The increasing importance of hedge funds to the UK's wealthiest investors has been illustrated by changes being made to two key benchmark indices.

The Association of Private Client Investment Managers, the UK wealth management trade body, said it will increase the hedge fund weighting within a growth-focused benchmark it publishes from 5% to 7.5% It will do the same for an indicative portfolio targeting a mixture of growth and income.

The changes will take place on September 22. Apcim's income-focused portfolio will remain free of hedge funds. The trade body reviews the composition of these three representative portfolios quarterly after surveying its 217 member firms.

The resulting portfolios are not suggested allocations, but reflect the average allocation to asset classes pushed through by Apcims members on behalf of clients. Despite the rise in hedge fund weightings, advisers tend to be far more suspicious of the asset class than family offices representing ultra-rich individuals

Apcims has increased hedge fund weightings at the expense of the amount put into UK shares, which fell from 50% to 47.5% in the growth-focused portfolio, and from 45% to 42.5% in the balanced portfolio.

Mike Lenhoff, chairman of the committee that decides on weightings, said it had witnesssed more money going into hedge funds due to "a strategic move toward more defensive assets as portfolio managers seek to stabilise portfolio returns against the backdrop of increased volatility in equity markets".

In the 12 months to June 30, the average equities hedge fund displayed volatility of 14.3%, according to data provider Eurekahedge, not far below the average volatility from the MSCI World index of global shares of 14.9% over the same period. However the 1.8% average fall from all hedge funds over this period, as measured by data provider Hedge Fund Research, compared well to the 13.3% fall in the MSCI World index.
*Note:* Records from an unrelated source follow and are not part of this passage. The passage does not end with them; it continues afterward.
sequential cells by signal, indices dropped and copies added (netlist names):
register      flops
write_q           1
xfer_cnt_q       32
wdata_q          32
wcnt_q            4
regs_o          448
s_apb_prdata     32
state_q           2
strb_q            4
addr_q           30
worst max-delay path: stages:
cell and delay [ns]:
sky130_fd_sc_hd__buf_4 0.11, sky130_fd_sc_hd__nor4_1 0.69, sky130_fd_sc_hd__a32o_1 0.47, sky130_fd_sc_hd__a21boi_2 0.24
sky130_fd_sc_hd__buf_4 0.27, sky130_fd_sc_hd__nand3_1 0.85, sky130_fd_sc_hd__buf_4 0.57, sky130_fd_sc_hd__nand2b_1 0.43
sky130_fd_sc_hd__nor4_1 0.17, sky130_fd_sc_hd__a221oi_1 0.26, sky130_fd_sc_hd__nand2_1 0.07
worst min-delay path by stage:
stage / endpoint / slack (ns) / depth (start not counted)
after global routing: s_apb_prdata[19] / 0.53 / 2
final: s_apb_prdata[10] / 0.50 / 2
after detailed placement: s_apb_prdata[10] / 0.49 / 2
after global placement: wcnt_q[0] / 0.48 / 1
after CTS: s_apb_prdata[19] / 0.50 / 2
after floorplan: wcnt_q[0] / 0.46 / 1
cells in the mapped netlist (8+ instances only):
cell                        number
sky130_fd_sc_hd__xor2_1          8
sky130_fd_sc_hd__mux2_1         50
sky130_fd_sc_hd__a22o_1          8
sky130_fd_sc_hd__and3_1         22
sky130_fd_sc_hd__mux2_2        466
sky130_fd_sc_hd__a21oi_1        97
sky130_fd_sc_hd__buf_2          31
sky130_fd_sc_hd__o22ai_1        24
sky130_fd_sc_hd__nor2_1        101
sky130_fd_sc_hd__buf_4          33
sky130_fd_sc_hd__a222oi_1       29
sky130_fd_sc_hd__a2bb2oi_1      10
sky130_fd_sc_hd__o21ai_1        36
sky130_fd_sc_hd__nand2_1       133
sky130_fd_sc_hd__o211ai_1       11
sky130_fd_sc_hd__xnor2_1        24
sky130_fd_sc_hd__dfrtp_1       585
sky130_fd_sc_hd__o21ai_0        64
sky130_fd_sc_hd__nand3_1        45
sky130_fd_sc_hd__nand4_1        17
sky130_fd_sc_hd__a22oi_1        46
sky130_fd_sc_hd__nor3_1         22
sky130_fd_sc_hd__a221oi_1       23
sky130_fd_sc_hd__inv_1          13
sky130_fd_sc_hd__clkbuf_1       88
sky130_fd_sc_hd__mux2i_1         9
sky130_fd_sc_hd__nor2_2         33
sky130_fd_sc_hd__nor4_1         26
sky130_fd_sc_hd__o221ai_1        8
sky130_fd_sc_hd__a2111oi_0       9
--- src/rtl/round_pipe.sv ---
// Single-stage rounding pipeline: quantises a signed sample to multiples of 2^(n-p-1) and
// reports the rounding error. Define ROUND_PIPE_ERRFB_EN to add first-order error feedback.
module round_pipe #(
    parameter int unsigned n = 8,
    parameter int unsigned m = 8,
    parameter int unsigned p = 2
) (
    input  logic         clk,
    input  logic         rst,
    input  logic [n-1:0] in,
    input  logic         in_valid,
    output logic         in_ready,
    input  logic [1:0]   mode,
    output logic [m-1:0] out,
    output logic [n-1:0] err,
    output logic         sat,
    output logic         out_valid,
    input  logic         out_ready
);
    localparam int unsigned QB = n - p - 1;
    localparam logic signed [n+1:0] ONE  = {{(n+1){1'b0}}, 1'b1};
    localparam logic signed [n+1:0] QV   = ONE <<< QB;
    localparam logic signed [n+1:0] HALF = ONE <<< (QB - 1);
    localparam logic signed [n+1:0] QM1  = QV - ONE;
    localparam logic signed [n+1:0] NQ   = -QV;
    localparam logic signed [n+1:0] HI   = (ONE <<< (n - 1)) - QV;
    localparam logic signed [n+1:0] LO   = -(ONE <<< (n - 1));

    logic signed [n+1:0] x, flr, hu_clr, r_raw, r_ext, e_full;
    logic [QB-1:0] frac;
    logic          tie, sat_hi, sat_lo, sat_d, accept;
    logic [n-1:0]  r_d, err_d, r_q, err_q;
    logic          sat_q, out_valid_q, out_valid_d;

    always_comb begin
`ifdef ROUND_PIPE_ERRFB_EN
        x = $signed({{2{in[n-1]}}, in}) + $signed({{2{err_q[n-1]}}, err_q});
`else
        x = $signed({{2{in[n-1]}}, in});
`endif
        frac   = x[QB-1:0];
        flr    = x & ~QM1;
        hu_clr = (x + HALF) & ~QM1;
        tie    = (frac == HALF[QB-1:0]);

        case (mode)
            2'd0:    r_raw = hu_clr;
            2'd1:    r_raw = flr;
            // Half-up lands on k+1 for a tie; step back when that multiple is odd.
            2'd2:    r_raw = (tie && hu_clr[QB]) ? hu_clr - QV : hu_clr;
            default: r_raw = (x[n+1] && (frac != '0)) ? flr + QV : flr;
        endcase

        sat_hi = (r_raw > HI);
        sat_lo = (r_raw < LO);
        sat_d  = sat_hi || sat_lo;
        r_d    = sat_hi ? HI[n-1:0] : (sat_lo ? LO[n-1:0] : r_raw[n-1:0]);
        r_ext  = $signed({{2{r_d[n-1]}}, r_d});
        e_full = x - r_ext;

        err_d = e_full[n-1:0];
        if (sat_d) begin
            if (e_full > QM1) begin
                err_d = QM1[n-1:0];
            end else if (e_full < NQ) begin
                err_d = NQ[n-1:0];
            end
        end
    end

    always_comb begin
        in_ready    = !out_valid_q || out_ready;
        accept      = in_valid && in_ready;
        out_valid_d = out_valid_q;
        if (accept) begin
            out_valid_d = 1'b1;
        end else if (out_ready) begin
            out_valid_d = 1'b0;
        end
    end

    always_ff @(posedge clk) begin
        if (rst) begin
            out_valid_q <= 1'b0;
            r_q         <= '0;
            err_q       <= '0;
            sat_q       <= 1'b0;
        end else begin
            out_valid_q <= out_valid_d;
            if (accept) begin
                r_q   <= r_d;
                err_q <= err_d;
                sat_q <= sat_d;
            end
        end
    end

    assign out       = r_q[n-1:n-m];
    assign err       = err_q;
    assign sat       = sat_q;
    assign out_valid = out_valid_q;
endmodule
The average allocation among asset classes from APCIMS' model growth-focused portfolio after the September changes will be 47.5% to UK shares and 30% to international shares; 5% to each of bonds, cash and commercial property; and 7.5% to hedge funds.

The average income-focused portfolio will have 45% in UK shares and 10% in non-UK shares, 35% in bonds and 5% in each of cash and commercial property after the forthcoming adjustments.

The average balanced portfolio will have 42.5% in UK shares and 22.5% in equities outside the UK, 17.5% in bonds, 5% in each of cash and commercial property and 7.5% in hedge funds.

Apcims members manage assets on behalf of their clients worth about $400bn (€491.9bn).